Moment mal
Krankheit
Von Burkhard Budde
Krankheiten kommen und gehen…
Krankheit als Kränkung?
Kann eine Krankheit einen Menschen kränken? Können unbekannte Ohnmachtsgefühle ein sonst stolzes Ich demütigen? Manche Menschen erleben nicht nur im Zusammenhang mit dem Corona Virus unerwartete Erschütterungen ihrer Existenz.
Bei einem gesundheitsliebenden Menschen zum Beispiel, dem gesunde Ernährung, ein gesunder Lebensstil sowie ein ausgewogenes Arbeits- und Privatleben immer wichtig waren, taucht plötzlich eine heimtückische Krankheit auf. Existenzängste nehmen ihm die Lebensfreude. Quälende Selbstzweifel nagen an seinem Selbstbewusstsein: Was habe ich falsch gemacht? Womit habe ich das verdient? Nur langsam ergreift die Person den Rettungsring der Hoffnung, um zu begreifen, dass auch kleine Dinge und Gesten eine größere Bedeutung haben können. Und dass auch ein Sinn in der Sinnlosigkeit versteckt sein könnte.

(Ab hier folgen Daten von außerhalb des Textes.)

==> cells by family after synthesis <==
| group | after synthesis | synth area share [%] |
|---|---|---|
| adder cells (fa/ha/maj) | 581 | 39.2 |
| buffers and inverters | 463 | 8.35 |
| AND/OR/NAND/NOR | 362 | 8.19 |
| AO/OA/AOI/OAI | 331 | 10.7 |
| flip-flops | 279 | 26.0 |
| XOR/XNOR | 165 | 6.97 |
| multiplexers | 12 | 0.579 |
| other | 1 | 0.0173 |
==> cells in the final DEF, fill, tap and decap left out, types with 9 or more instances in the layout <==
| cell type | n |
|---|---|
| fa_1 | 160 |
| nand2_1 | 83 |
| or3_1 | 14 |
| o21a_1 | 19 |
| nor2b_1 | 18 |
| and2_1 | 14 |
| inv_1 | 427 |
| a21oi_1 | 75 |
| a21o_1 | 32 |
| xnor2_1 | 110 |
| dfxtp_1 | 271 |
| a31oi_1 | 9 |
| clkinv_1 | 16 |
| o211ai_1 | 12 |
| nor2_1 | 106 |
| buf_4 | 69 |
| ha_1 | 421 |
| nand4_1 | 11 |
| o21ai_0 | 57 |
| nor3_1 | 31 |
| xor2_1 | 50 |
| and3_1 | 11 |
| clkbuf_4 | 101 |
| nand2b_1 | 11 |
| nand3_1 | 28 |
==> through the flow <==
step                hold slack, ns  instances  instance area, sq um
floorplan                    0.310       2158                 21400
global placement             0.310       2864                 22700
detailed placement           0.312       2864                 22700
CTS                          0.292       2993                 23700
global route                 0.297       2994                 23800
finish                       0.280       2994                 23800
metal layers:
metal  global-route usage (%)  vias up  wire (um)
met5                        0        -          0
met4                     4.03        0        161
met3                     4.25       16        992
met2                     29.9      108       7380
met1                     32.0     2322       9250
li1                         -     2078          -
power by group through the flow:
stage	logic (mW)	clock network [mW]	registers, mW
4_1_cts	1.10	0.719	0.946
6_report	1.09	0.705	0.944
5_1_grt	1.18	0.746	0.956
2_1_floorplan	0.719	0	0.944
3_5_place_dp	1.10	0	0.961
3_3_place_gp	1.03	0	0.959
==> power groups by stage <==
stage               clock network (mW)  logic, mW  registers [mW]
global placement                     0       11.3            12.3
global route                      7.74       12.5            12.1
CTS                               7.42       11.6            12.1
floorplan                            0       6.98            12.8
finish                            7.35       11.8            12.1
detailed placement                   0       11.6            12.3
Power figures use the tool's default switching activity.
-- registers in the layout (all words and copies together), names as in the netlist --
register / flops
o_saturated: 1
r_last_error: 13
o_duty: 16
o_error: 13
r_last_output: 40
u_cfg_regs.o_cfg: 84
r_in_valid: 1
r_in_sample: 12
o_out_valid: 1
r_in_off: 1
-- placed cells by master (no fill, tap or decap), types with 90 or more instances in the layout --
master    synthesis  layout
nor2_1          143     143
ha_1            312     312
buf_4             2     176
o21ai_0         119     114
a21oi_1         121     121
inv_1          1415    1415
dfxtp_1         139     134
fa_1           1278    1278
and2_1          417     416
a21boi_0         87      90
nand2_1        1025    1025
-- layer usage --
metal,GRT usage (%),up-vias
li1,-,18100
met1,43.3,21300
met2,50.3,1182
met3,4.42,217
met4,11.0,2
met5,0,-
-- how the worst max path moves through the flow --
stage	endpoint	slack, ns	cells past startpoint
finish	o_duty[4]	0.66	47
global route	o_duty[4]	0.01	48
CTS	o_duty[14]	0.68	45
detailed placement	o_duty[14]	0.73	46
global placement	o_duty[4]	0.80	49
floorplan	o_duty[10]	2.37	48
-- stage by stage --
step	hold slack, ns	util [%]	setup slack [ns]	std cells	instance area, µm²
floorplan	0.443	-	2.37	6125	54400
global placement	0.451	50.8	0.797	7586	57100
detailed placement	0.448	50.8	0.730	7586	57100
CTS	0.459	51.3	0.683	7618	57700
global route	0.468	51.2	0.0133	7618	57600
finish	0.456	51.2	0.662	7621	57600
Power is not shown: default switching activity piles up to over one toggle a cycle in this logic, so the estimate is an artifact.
## src/hdl/rtd_pkg.sv

```systemverilog
// Shared widths, constants and register codes for the RTD temperature converter.
// No dependencies; compiled first.
`timescale 1ns / 1ps
`default_nettype none
package rtd_pkg;

    localparam int RAW_W       = 24;
    localparam int CODE_W      = 22;
    localparam int MAG_W       = 21;
    localparam int TEMP_W      = 16;
    localparam int RES_W       = 16;
    localparam int NUM_W       = 37;
    localparam int FEED_W      = 8;
    localparam int SIDE_W      = CODE_W + 2;
    localparam int FRACTION_BITS_DEF = 24;

    localparam logic [RES_W-1:0]  REF_RESET  = 16'd1000;
    localparam logic [RES_W-1:0]  NOM_RESET  = 16'd100;
    localparam logic [CODE_W-1:0] FULL_SCALE = 22'h200000;
    localparam logic [TEMP_W-1:0] TEMP_MAX   = 16'hFFFF;
    localparam logic [7:0]        SAT_INT    = 8'd129;

    typedef logic [RES_W-1:0] res_t;
    typedef logic [NUM_W-1:0] num_t;

    typedef enum logic [0:0] {
        REG_REF = 1'b0,
        REG_NOM = 1'b1
    } cfg_reg_t;

endpackage
`default_nettype wire

```

## src/hdl/rtd_div_cell.sv

```systemverilog
// One restoring-division cell: one quotient bit per request per stage.
// Depends on rtd_pkg.
`timescale 1ns / 1ps
`default_nettype none
module rtd_div_cell #(
    parameter int QW = 32,
    parameter int SW = 25
) (
    input  wire logic                     clk,
    input  wire logic                     en,
    input  wire rtd_pkg::num_t            rem_i,
    input  wire logic [rtd_pkg::FEED_W-1:0] feed_i,
    input  wire logic [QW-1:0]            q_i,
    input  wire rtd_pkg::num_t            div_i,
    input  wire logic [SW-1:0]            side_i,
    output rtd_pkg::num_t                 rem_o,
    output logic [rtd_pkg::FEED_W-1:0]    feed_o,
    output logic [QW-1:0]                 q_o,
    output rtd_pkg::num_t                 div_o,
    output logic [SW-1:0]                 side_o
);
    import rtd_pkg::*;

    logic [NUM_W:0]  trial;
    logic            ge;
    num_t            rem_next;
    num_t            rem_reg;
    logic [FEED_W-1:0] feed_reg;
    logic [QW-1:0]   q_reg;
    num_t            div_reg;
    logic [SW-1:0]   side_reg;

    always_comb
    begin
        trial    = {rem_i, feed_i[FEED_W-1]};
        ge       = trial >= {1'b0, div_i};
        rem_next = ge ? NUM_W'(trial - {1'b0, div_i}) : NUM_W'(trial);
    end

    always_ff @(posedge clk)
    begin
        if (en)
        begin
            rem_reg  <= rem_next;
            feed_reg <= {feed_i[FEED_W-2:0], 1'b0};
            q_reg    <= {q_i[QW-2:0], ge};
            div_reg  <= div_i;
            side_reg <= side_i;
        end
    end

    assign rem_o  = rem_reg;
    assign feed_o = feed_reg;
    assign q_o    = q_reg;
    assign div_o  = div_reg;
    assign side_o = side_reg;

endmodule
`default_nettype wire

```
===== config.mk =====
export PLATFORM = sky130hd
export DESIGN_NAME = rtd_mul
export DESIGN_NICKNAME = d
export VERILOG_FILES = /design/src/hdl/rtd_pkg.sv /design/src/hdl/rtd_mul.sv
export SDC_FILE = /design/constraint.sdc
export NUM_CORES = 2
export LEC_CHECK = 0
export ABC_CLOCK_PERIOD_IN_PS = 6850
export BUFFER_PORTS_ARGS = -buffer_cell sky130_fd_sc_hd__buf_2
export CORE_ASPECT_RATIO = 1.75
export CORE_UTILIZATION = 45
export CTS_BUF_LIST = sky130_fd_sc_hd__clkbuf_8
export DETAILED_ROUTE_END_ITERATION = 12
export GPL_ROUTABILITY_DRIVEN = 1
export PLACE_DENSITY_LB_ADDON = 0.08
export SLEW_MARGIN = 10
export SYNTH_ARGS = -nofsm -noshare
export SYNTH_HDL_FRONTEND = slang
export SYNTH_SLANG_ARGS = --single-unit

===== constraint.sdc =====
create_clock -name clk -period 6.85 [get_ports clk]
set_clock_uncertainty 0.05 [all_clocks]
set_input_delay 0 -clock clk [delete_from_list [all_inputs] [get_ports clk]]
set_output_delay 0 -clock clk [all_outputs]
set_load 0.005 [all_outputs]
--- src/rtl/hsts_pkg.sv ---
// ----------------------------------------------------------------------------
// hsts_pkg
// shared types and constants for the hsts max-age header parser
// ----------------------------------------------------------------------------
package hsts_pkg;

   localparam int AGE_WIDTH = 31;   // width of the saturating age accumulator
   localparam int OUT_WIDTH = 31;   // width of the reported age field
   localparam int KEY_LEN   = 25;
   localparam int LIT_LEN   = 8;
   localparam int IDX_WIDTH = 5;

   localparam logic [AGE_WIDTH-1:0] AGE_LIMIT = '1;

   localparam logic [7:0] CH_NUL   = 8'h00;
   localparam logic [7:0] CH_LF    = 8'h0a;
   localparam logic [7:0] CH_SPACE = 8'h20;
   localparam logic [7:0] CH_COLON = 8'h3a;

   localparam logic [IDX_WIDTH-1:0] KEY_LAST = IDX_WIDTH'(KEY_LEN - 1);
   localparam logic [IDX_WIDTH-1:0] LIT_LAST = IDX_WIDTH'(LIT_LEN - 1);

   // "strict-transport-security", padded to the index range
   localparam logic [7:0] KEY_CHARS [32] = '{
      "s", "t", "r", "i", "c", "t", "-",
      "t", "r", "a", "n", "s", "p", "o", "r", "t", "-",
      "s", "e", "c", "u", "r", "i", "t", "y",
      8'h00, 8'h00, 8'h00, 8'h00, 8'h00, 8'h00, 8'h00
   };

   // "max-age=", matched case-sensitive
   localparam logic [7:0] LIT_CHARS [8] = '{
      "m", "a", "x", "-", "a", "g", "e", "="
   };

   typedef enum logic [2:0] {
      PH_KEY,
      PH_COLON,
      PH_SPACES,
      PH_LIT,
      PH_DIGITS,
      PH_SKIP
   } phase_type;

   typedef enum logic [1:0] {
      ACT_NONE   = 2'd0,
      ACT_REMOVE = 2'd1,
      ACT_STORE  = 2'd2
   } action_type;

   typedef struct packed {
      phase_type              phase;
      logic [IDX_WIDTH-1:0]   char_index;
      logic [AGE_WIDTH-1:0]   age_value;
      logic                   found;
      logic                   text_ended;
   } parse_state_type;

   localparam parse_state_type PARSE_RESET = '{
      phase:      PH_KEY,
      char_index: '0,
      age_value:  '0,
      found:      1'b0,
      text_ended: 1'b0
   };

endpackage

--- src/rtl/hsts_step.sv ---
// ----------------------------------------------------------------------------
// hsts_step
// next parser state for one header byte
// ----------------------------------------------------------------------------
module hsts_step (
   input  hsts_pkg::parse_state_type cur_state,
   input  logic [7:0]                byte_value,
   output hsts_pkg::parse_state_type next_state
);
   import hsts_pkg::*;

   logic [7:0]             lower_byte;
   logic                   lit_match;
   logic [2:0]             lit_idx;
   logic                   lit_in_range;
   logic [3:0]             digit;
   logic [AGE_WIDTH+3:0]   age_wide;
   logic [AGE_WIDTH+3:0]   limit_wide;

   always_comb begin
      lower_byte = byte_value;
      if (byte_value inside {["A":"Z"]}) begin
         lower_byte = byte_value + 8'h20;
      end
   end

   // spaces phase starts the literal at its first character
   assign lit_idx      = (cur_state.phase == PH_SPACES) ? 3'd0 : cur_state.char_index[2:0];
   assign lit_in_range = (cur_state.phase == PH_SPACES) ||
                         (cur_state.char_index <= LIT_LAST);

   // age * 10 + digit, wide enough for no wrap
   assign digit      = byte_value[3:0];
   assign age_wide   = ((AGE_WIDTH+4)'(cur_state.age_value) << 3) +
                       ((AGE_WIDTH+4)'(cur_state.age_value) << 1) +
                       (AGE_WIDTH+4)'(digit);
   assign limit_wide = (AGE_WIDTH+4)'(AGE_LIMIT);

   always_comb begin
      next_state = cur_state;
      lit_match  = 1'b0;
      if (cur_state.text_ended) begin
         next_state = cur_state;
      end else if (byte_value == CH_NUL) begin
         next_state.text_ended = 1'b1;
      end else if (byte_value == CH_LF) begin
         next_state.phase      = PH_KEY;
         next_state.char_index = '0;
      end else begin
         case (cur_state.phase)
            PH_KEY: begin
               if (cur_state.char_index <= KEY_LAST &&
                   lower_byte == KEY_CHARS[cur_state.char_index]) begin
                  if (cur_state.char_index == KEY_LAST) begin
                     next_state.phase      = PH_COLON;
                     next_state.char_index = '0;
                  end else begin
                     next_state.char_index = cur_state.char_index + 1'b1;
                  end
               end else begin
                  next_state.phase = PH_SKIP;
               end
            end
            PH_COLON: begin
               next_state.phase      = (byte_value == CH_COLON) ? PH_SPACES : PH_SKIP;
               next_state.char_index = '0;
            end
            PH_SPACES: begin
               if (byte_value != CH_SPACE) begin
                  lit_match = 1'b1;
               end
            end
            PH_LIT: begin
               lit_match = 1'b1;
            end
            PH_DIGITS: begin
               if (byte_value inside {["0":"9"]}) begin
                  next_state.age_value = (age_wide > limit_wide) ? AGE_LIMIT
                                         : age_wide[AGE_WIDTH-1:0];
               end else begin
                  next_state.phase = PH_SKIP;
               end
            end
            default: begin
               next_state = cur_state;
            end
         endcase

         if (lit_match) begin
            if (lit_in_range && byte_value == LIT_CHARS[lit_idx]) begin
               if (lit_idx == LIT_LAST[2:0]) begin
                  next_state.phase      = PH_DIGITS;
                  next_state.found      = 1'b1;
                  next_state.age_value  = '0;
                  next_state.char_index = '0;
               end else begin
                  next_state.phase      = PH_LIT;
                  next_state.char_index = IDX_WIDTH'(lit_idx) + 1'b1;
               end
            end else begin
               next_state.phase = PH_SKIP;
            end
         end
      end
   end

endmodule

--- src/rtl/hsts_max_age_header_parser.sv ---
// ----------------------------------------------------------------------------
// hsts_max_age_header_parser
// scans header text for a strict-transport-security max-age directive
// ----------------------------------------------------------------------------
// one beat per cycle in, back to back while req_stall is low; set by the
// single byte step between the parse state registers and the result register
// a result is registered in the cycle after the beat flagged end_of_block
// synchronous active-high reset clears parse state and the result valid
// after each report the parse state returns to its reset values
// ----------------------------------------------------------------------------
module hsts_max_age_header_parser (
   input  logic        clock,
   input  logic        reset,
   // header byte channel
   input  logic        req_valid,
   output logic        req_stall,
   input  logic [7:0]  req_header_byte,
   input  logic        req_end_of_block,
   // report channel
   output logic        rsp_valid,
   input  logic        rsp_stall,
   output logic        rsp_age_found,
   output logic [30:0] rsp_max_age_seconds,
   output logic [1:0]  rsp_policy_action
);
   import hsts_pkg::*;

   parse_state_type        state_ff;
   parse_state_type        state_in;
   parse_state_type        step_state;

   logic                   rsp_valid_ff;
   logic                   rsp_valid_in;
   logic                   found_ff;
   logic                   found_in;
   logic [OUT_WIDTH-1:0]   age_ff;
   logic [OUT_WIDTH-1:0]   age_in;
   action_type             action_ff;
   action_type             action_in;

   logic                   req_beat;
   logic [AGE_WIDTH-1:0]   report_age;

   // byte step: all per-byte work sits in this one combinational stage
   hsts_step u_step (
      .cur_state  (state_ff),
      .byte_value (req_header_byte),
      .next_state (step_state)
   );

   // hold input only while a finished report is waiting and stalled
   assign req_stall = rsp_valid_ff & rsp_stall;
   assign req_beat  = req_valid & ~req_stall;

   // parse state: advance on every beat, back to reset after the final byte
   always_comb begin
      state_in = state_ff;
      if (req_beat) begin
         state_in = req_end_of_block ? PARSE_RESET : step_state;
      end
   end

   // report fields come from the state after the final byte is parsed
   assign report_age = step_state.found ? step_state.age_value : '0;

   always_comb begin
      rsp_valid_in = rsp_valid_ff;
      found_in     = found_ff;
      age_in       = age_ff;
      action_in    = action_ff;
      if (rsp_valid_ff && !rsp_stall) begin
         rsp_valid_in = 1'b0;
      end
      if (req_beat && req_end_of_block) begin
         rsp_valid_in = 1'b1;
         found_in     = step_state.found;
         // masked to the field width after saturation
         age_in       = OUT_WIDTH'(report_age);
         if (!step_state.found) begin
            action_in = ACT_NONE;
         end else if (report_age == '0) begin
            action_in = ACT_REMOVE;
         end else begin
            action_in = ACT_STORE;
         end
      end
   end

   always_ff @(posedge clock) begin
      if (reset) begin
         state_ff     <= PARSE_RESET;
         rsp_valid_ff <= 1'b0;
      end else begin
         state_ff     <= state_in;
         rsp_valid_ff <= rsp_valid_in;
      end
   end

   // report payload, no reset needed
   always_ff @(posedge clock) begin
      found_ff  <= found_in;
      age_ff    <= age_in;
      action_ff <= action_in;
   end

   assign rsp_valid           = rsp_valid_ff;
   assign rsp_age_found       = found_ff;
   assign rsp_max_age_seconds = age_ff;
   assign rsp_policy_action   = action_ff;

endmodule

--- config.mk ---
export PLATFORM = sky130hd
export DESIGN_NAME = hsts_max_age_header_parser
export DESIGN_NICKNAME = d
export VERILOG_FILES = /design/src/rtl/hsts_pkg.sv /design/src/rtl/hsts_step.sv /design/src/rtl/hsts_max_age_header_parser.sv
export SDC_FILE = /design/constraint.sdc
export NUM_CORES = 1
export LEC_CHECK = 0
export BUFFER_PORTS_ARGS = -buffer_cell sky130_fd_sc_hd__buf_2
export CELL_PAD_IN_SITES_DETAIL_PLACEMENT = 1
export CELL_PAD_IN_SITES_GLOBAL_PLACEMENT = 2
export CORE_MARGIN = 4
export CORE_UTILIZATION = 34
export DETAILED_ROUTE_END_ITERATION = 10
export GPL_TIMING_DRIVEN = 0
export PLACE_DENSITY = 0.87
export SYNTH_ARGS = -nofsm -noshare
export SYNTH_HDL_FRONTEND = slang
export SYNTH_SLANG_ARGS = --single-unit
--- constraint.sdc ---
create_clock -name clock -period 4.15 [get_ports clock]
set_input_delay 0.2075 -clock clock [delete_from_list [all_inputs] [get_ports clock]]
set_output_delay 0.2075 -clock clock [all_outputs]
set_load 0.02 [all_outputs]
==> results_dict.tcl <==
set metrics [dict create \
    min_path_cells 5 \
    crit_type "reg2reg" \
    cts_tree "done" \
    grt_pass1_wl_mm 40.3 \
    cp-end-kind "register" \
    worst_r2r_startpoint "state_ff[5]" \
    synth_ff_type "dfxtp_1" \
    nFillCells 2473 \
    overflow 0 \
    rsz0062_at_grt "yes" \
    syn_area_um2 7130 \
    die_h_um 153 \
    seq_area_um2 1880 \
    hold_class "in2reg" \
    wl_per_cell_um 21.1 \
    final_nets 1031 \
    area_delta_synth_final_pct 17.9 \
    antenna_found_initial 0 \
    max_freq_mhz 235 \
    fin_tns_setup_ns -0.180 \
    synth_edf_count 34 \
    numCtsBuffers 9 \
    multi_input_area_um2 5140 \
    finalHoldViolations 0 \
    wl_met2_mm 12.5 \
    grt_usage_pct 21.3 \
    status "complete, but fails checks" \
    yosys.area.top_type "edfxtp_1" \
    cts_max_path_buffers 2 \
    finClkSkew_ns 0.0141 \
    yosys_warnings 0 \
    drt_pass1_iterations 5 \
    synth_cells 869 \
    critPathMaxFanout 5 \
    port_buffers 44 \
    synthTopCellsByArea "edfxtp_1 14%, ha_1 13%, dfxtp_1 12%" \
    ant_nets 0 \
    core_area_um2 20400 \
    startpoint_type "register" \
    drt_iter0_drc 403 \
    synth_fp_nets 960 \
    setup_viol 2 \
    top_layer_used "met4" \
    power_leakage_nw 3.33 \
    place_inst 1184 \
    postRouteWirelength_mm 25.7 \
    cap_viol_max_count 0 \
    arrival_ns 4.36 \
    num_io_pins 49 \
    place.gp.congestion 0.885 \
    worst_pin_slew_ns 1.13 \
    grt_start_max_net_pins 24 \
    first_global_vias 7184 \
    die_w_um 153 \
    htreeDepth 3 \
    min-delay-start "rsp_stall" \
    route.met3.wl_um 776 \
    vias 7022 \
    num_rows 52 \
    antenna-diode-count 0 \
    ir_drop_uv 193 \
    synth_top_area_share_pct 14.3 \
    fin_ws_ns -0.102 \
    powerDensity_nw_per_um2 208 \
    ys_ff_latch 76 \
    whs_ns 0.240 \
    path_cells "ha_1, ha_1, a21o_1, a31o_2, o21ai_4, o41a_1, o21ba_1, xor2_1, nand4bb_1, buf_6, a2111o_1, a211oi_2, nand4_1, a21o_1" \
    reg2reg_depth 14 \
    cts_hold_buf 0 \
    post-route-drc-count 0 \
    finalPower_mw 1.75 \
    hpwl_mm 19.3 \
    synthArstFlopShare_pct 0 \
    min_period_ns 4.25 \
    post-route-util_pct 41.2 \
    finalNonFillerCells 1215 \
    finalCritPeriodShare_pct 102 \
    drive_gt1_share_pct 19.6 \
    viasPerCell 5.78 \
    die_area_um2 23400 \
    cpMaxStageDelayCell "dfxtp_1" \
    cp_data_required_time_ns 4.25 \
    ys_seq_area_share_pct 26.1 \
    startpoint "state_ff[5]" \
    synthDistinctLibCells 90 \
    clock_latency_ns 0.36 \
    root_buffer "clkbuf_16" \
    slew_headroom_pct 24.1 \
    clock-sinks 76 \
    met1_length_mm 11.8 \
    crit_path_max_incr_delay_ns 0.48 \
    final-max-slew-violation-count 0 \
    start_util_pct 34.9 \
    syn_area_per_cell_um2 8.21 \
    cts.clk_slew.worst_paths_ns 0.07 \
    violations "negative setup slack" \
]
==> cell families (layout without fill, tap and decap cells) <==
group           after synthesis  count (layout)  share of synthesized area [%]
compound gates              284             284                           27.0
xor+xnor                     33              33                           4.05
fa+ha+maj                    78              78                           13.9
buf+inv                      86             162                           5.07
flops                        76              76                           26.1
mux                           9               9                           1.65
simple gates                303             303                           22.2
==> flip-flops by register name, summed over array words and instances, names as in the netlist <==
name,flops
rsp_valid,1
rsp_max_age_seconds,31
rsp_age_found,1
state_ff,41
rsp_policy_action,2
==> where the power goes <==
part,leakage [nW],internal (mW),switching [mW],total [mW]
clock,0.128,0.423,0.353,0.776
sequential,0.641,0.796,0.00639,0.802
combinational,2.56,0.0526,0.115,0.168
==> cells in the mapped netlist, types with 13 or more instances <==
master	instances
a21oi_1	75
nor2_1	84
xnor2_1	20
nand4_1	16
ha_1	76
edfxtp_1	34
nand3_1	15
nand2_1	57
o211ai_1	18
buf_2	18
dfxtp_1	42
a211oi_1	15
and2_1	21
o21ai_0	58
clkbuf_1	30
a22oi_1	22
xor2_1	13
nor3_1	25
inv_1	32
==> timing repair <==
item                       4_1_cts  5_1_grt
pin swaps                       13       12
resized for setup               39       38
hold endpoints to repair         0        0
setup buffers                   10       11
setup endpoints to repair       52       17
==> worst paths after layout <==
path / slack, ns / to
worst min-delay path: 0.24 / rsp_valid
worst max-delay path: -0.10 / rsp_policy_action[1]
worst min register to register: 0.54 / state_ff[9]
worst max register to register: -0.10 / rsp_policy_action[1]
==> critical path: cells and delay by family, from the launching register on <==
kind | cells | cell delay [ns]
adders and majority gates | 2 | 0.68
DFF | 1 | 0.48
xor gates and xnor gates | 1 | 0.28
and+or+nand+nor | 2 | 0.37
buffers and inverters | 1 | 0.16
AOI/OAI and AO/OA | 8 | 2.03
==> routing by layer <==
layer,global-route usage [%],vias to the layer above
li1,-,3382
met1,28.6,3484
met2,36.4,124
met3,1.95,32
met4,6.62,0
met5,0,-
==> metrics by stage <==
stage / cell area [µm²] / worst slack, ns
finish: 8410 / -0.102
global placement: 7690 / -0.825
CTS: 8200 / -0.100
detailed placement: 7720 / -0.839
floorplan: 7130 / 0.0811
global route: 8410 / -0.310
==> placed cells by master (no fill, tap or decap), types with 5 or more instances in the layout <==
master     instances
nor2b_1            9
xnor2_1           20
and3_1             6
nor2_1            81
buf_2             61
nor3_1            22
and2_1            22
inv_1             30
dfxtp_2            5
mux2i_1            5
nor2_2             5
o21ai_0           56
o211ai_1          18
a211oi_1           9
clkbuf_1          21
or4_1              5
a2bb2oi_1          7
nand2b_1          12
o21bai_1          11
buf_4             21
nor4_1             5
edfxtp_1          34
or3_1              8
dfxtp_1           35
a21oi_1           67
clkbuf_16          9
ha_1              74
nand2_1           57
a211oi_2           7
xor2_1            13
o21a_1             8
a21o_1            12
a211o_1            5
nand4_1           16
a22oi_1           22
nand3_1           15
a21oi_2            9
==> cell type report <==
cell class / instances / share of cell area (%)
flip-flops and latches: 76 / 22.3
inverters: 33 / 1.47
well taps: 270 / 4.02
repair buffers: 66 / 4.91
clock inverters: 5 / 0.432
multi-input cells: 707 / 61.1
clock buffers: 11 / 2.89
plain buffers: 47 / 2.87
No activity file was read; power rests on OpenSTA's default activity.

Oder ein freiheitsliebender Mensch, der sich engagiert für Freiheitsrechte eingesetzt hat. Ihn ereilt wie ein Blitz aus heiterem Himmel eine erschreckende Krankheit. Wegen eines medizinischen Grundes – auch zu seinem eigenen Schutz – sowie mit richterlichem Beschluss ist ein „Fixieren“ notwendig, eine Fesselung durch einen Gurt. Welche beklemmenden, auch aggressiv oder depressiv machenden Gefühle erlebt diese Person in ihrem Inneren? Nur langsam wächst das Pflänzchen des Vertrauens zu ihrem Umfeld. Sie resigniert nicht, sondern lässt ihre vorübergehende Fremdbestimmung zu. Und hofft auf Genesung und ein selbstbestimmtes Leben mit erneuerten Beziehungen.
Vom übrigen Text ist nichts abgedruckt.